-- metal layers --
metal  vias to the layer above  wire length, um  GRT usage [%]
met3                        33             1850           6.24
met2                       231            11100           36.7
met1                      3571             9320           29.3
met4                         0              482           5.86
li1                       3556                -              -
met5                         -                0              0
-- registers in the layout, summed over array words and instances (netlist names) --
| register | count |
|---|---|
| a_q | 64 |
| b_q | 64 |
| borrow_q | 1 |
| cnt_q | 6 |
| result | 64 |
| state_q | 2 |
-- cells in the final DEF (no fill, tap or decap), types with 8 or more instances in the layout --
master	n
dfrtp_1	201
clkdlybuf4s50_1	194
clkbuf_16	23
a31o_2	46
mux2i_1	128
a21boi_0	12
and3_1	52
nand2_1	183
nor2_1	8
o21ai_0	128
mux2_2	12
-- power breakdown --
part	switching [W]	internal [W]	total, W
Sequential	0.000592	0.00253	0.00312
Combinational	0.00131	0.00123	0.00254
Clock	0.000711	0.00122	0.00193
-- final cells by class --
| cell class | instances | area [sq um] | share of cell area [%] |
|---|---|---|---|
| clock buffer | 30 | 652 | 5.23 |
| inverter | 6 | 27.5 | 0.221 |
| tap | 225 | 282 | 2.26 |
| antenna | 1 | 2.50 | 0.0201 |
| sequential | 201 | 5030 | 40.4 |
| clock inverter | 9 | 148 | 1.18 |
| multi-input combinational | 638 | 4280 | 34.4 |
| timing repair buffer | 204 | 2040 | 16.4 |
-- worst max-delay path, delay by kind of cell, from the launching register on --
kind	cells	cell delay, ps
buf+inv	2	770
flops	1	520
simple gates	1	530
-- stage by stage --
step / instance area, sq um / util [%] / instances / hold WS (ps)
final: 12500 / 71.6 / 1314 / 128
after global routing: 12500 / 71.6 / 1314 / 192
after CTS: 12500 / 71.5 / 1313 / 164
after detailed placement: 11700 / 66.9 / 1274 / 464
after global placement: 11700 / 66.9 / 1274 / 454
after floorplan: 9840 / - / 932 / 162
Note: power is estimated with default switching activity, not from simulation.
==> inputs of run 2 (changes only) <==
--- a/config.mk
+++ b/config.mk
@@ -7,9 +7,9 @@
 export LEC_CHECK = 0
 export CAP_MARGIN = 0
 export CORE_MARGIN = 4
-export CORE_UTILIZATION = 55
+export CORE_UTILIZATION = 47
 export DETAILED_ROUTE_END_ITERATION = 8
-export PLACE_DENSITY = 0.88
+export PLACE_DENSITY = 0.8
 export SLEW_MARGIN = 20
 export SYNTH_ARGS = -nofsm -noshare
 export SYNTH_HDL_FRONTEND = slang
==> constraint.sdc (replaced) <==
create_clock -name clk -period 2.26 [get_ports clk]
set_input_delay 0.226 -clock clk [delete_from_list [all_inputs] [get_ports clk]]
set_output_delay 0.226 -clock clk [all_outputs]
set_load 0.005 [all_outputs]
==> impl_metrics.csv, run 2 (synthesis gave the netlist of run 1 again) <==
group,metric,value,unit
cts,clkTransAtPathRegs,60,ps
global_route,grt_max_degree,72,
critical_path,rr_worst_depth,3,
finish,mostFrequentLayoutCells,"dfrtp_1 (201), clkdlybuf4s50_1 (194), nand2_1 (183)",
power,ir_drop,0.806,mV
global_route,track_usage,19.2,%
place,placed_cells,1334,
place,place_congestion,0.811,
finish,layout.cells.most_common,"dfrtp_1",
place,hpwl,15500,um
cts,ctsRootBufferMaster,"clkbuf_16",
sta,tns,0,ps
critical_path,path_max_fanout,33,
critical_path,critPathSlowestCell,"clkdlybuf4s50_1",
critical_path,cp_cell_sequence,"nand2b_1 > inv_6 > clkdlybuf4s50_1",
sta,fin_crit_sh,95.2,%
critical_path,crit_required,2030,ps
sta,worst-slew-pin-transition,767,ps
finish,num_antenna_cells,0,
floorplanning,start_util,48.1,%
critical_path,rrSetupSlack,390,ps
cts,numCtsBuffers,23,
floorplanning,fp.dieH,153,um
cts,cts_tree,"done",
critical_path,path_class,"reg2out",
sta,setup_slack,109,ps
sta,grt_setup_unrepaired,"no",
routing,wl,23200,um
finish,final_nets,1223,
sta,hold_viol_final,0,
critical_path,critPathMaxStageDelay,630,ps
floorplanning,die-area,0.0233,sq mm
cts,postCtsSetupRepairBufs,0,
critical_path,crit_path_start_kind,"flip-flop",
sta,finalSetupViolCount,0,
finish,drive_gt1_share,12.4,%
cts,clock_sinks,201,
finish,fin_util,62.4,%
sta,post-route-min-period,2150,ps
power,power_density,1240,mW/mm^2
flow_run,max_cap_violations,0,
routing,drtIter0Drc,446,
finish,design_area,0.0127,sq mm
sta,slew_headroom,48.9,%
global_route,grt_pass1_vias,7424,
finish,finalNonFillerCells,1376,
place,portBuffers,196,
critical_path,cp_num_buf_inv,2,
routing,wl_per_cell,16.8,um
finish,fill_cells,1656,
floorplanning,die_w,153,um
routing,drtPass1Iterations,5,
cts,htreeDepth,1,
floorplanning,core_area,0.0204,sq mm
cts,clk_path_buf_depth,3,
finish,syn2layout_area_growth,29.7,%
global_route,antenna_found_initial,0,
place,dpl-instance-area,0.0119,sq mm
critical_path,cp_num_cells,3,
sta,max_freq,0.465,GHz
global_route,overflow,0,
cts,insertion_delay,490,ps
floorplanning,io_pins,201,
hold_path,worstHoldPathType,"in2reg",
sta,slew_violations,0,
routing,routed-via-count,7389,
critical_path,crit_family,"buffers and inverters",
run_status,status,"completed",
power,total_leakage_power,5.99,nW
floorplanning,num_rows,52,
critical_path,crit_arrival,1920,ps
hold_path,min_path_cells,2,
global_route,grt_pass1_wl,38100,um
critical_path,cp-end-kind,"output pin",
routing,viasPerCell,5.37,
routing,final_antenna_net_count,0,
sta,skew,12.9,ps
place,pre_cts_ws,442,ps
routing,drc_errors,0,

☆ ☆ ☆ ☆ ☆ ☆ ☆

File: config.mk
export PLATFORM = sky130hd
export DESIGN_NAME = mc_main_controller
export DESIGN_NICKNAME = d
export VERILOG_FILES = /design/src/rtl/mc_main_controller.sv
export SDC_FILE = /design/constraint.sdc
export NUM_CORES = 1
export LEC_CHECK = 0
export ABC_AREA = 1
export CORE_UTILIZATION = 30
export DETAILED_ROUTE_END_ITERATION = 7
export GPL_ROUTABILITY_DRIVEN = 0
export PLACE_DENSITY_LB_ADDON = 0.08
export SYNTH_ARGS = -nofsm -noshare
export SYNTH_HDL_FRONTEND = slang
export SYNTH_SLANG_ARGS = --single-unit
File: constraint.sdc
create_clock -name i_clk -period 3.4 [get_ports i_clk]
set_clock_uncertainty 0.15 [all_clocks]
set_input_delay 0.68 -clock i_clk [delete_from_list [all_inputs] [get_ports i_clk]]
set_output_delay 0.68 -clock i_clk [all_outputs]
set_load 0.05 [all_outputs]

☆ ☆ ☆ ☆ ☆ ☆ ☆

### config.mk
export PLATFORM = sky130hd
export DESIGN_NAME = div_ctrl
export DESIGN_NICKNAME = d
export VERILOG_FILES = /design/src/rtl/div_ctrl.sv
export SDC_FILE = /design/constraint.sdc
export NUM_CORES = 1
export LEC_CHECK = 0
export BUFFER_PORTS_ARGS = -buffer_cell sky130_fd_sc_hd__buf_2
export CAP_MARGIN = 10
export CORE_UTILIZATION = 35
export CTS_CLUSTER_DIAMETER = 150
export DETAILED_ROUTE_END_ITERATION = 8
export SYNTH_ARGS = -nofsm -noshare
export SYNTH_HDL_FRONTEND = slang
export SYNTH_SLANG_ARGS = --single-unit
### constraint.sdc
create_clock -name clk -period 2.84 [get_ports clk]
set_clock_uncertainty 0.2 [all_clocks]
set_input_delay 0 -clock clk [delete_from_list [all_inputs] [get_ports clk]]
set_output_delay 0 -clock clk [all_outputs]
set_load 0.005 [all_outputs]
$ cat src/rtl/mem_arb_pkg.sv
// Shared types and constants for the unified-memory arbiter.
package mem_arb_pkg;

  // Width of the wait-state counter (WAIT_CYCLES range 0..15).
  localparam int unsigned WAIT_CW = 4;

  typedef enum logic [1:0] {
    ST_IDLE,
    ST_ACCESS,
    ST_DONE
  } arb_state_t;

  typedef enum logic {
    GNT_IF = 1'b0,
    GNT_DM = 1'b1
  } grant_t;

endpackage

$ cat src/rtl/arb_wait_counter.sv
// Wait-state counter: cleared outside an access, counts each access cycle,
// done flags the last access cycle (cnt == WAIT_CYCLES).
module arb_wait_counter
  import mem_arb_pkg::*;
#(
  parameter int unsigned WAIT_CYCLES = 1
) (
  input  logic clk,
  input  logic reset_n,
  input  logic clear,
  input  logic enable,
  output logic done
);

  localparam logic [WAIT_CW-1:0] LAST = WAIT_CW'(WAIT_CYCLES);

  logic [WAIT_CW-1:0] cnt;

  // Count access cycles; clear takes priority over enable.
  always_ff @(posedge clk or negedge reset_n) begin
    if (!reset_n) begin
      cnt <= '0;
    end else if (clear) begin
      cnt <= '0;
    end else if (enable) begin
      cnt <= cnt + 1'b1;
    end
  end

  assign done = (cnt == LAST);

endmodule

☆ ☆ ☆ ☆ ☆ ☆ ☆

▶ [Task to complete]: Write out every line of the entries that holds the word "netlist".

▶ [Result of this task]:
-- registers in the layout, summed over array words and instances (netlist names) --
==> impl_metrics.csv, run 2 (synthesis gave the netlist of run 1 again) <==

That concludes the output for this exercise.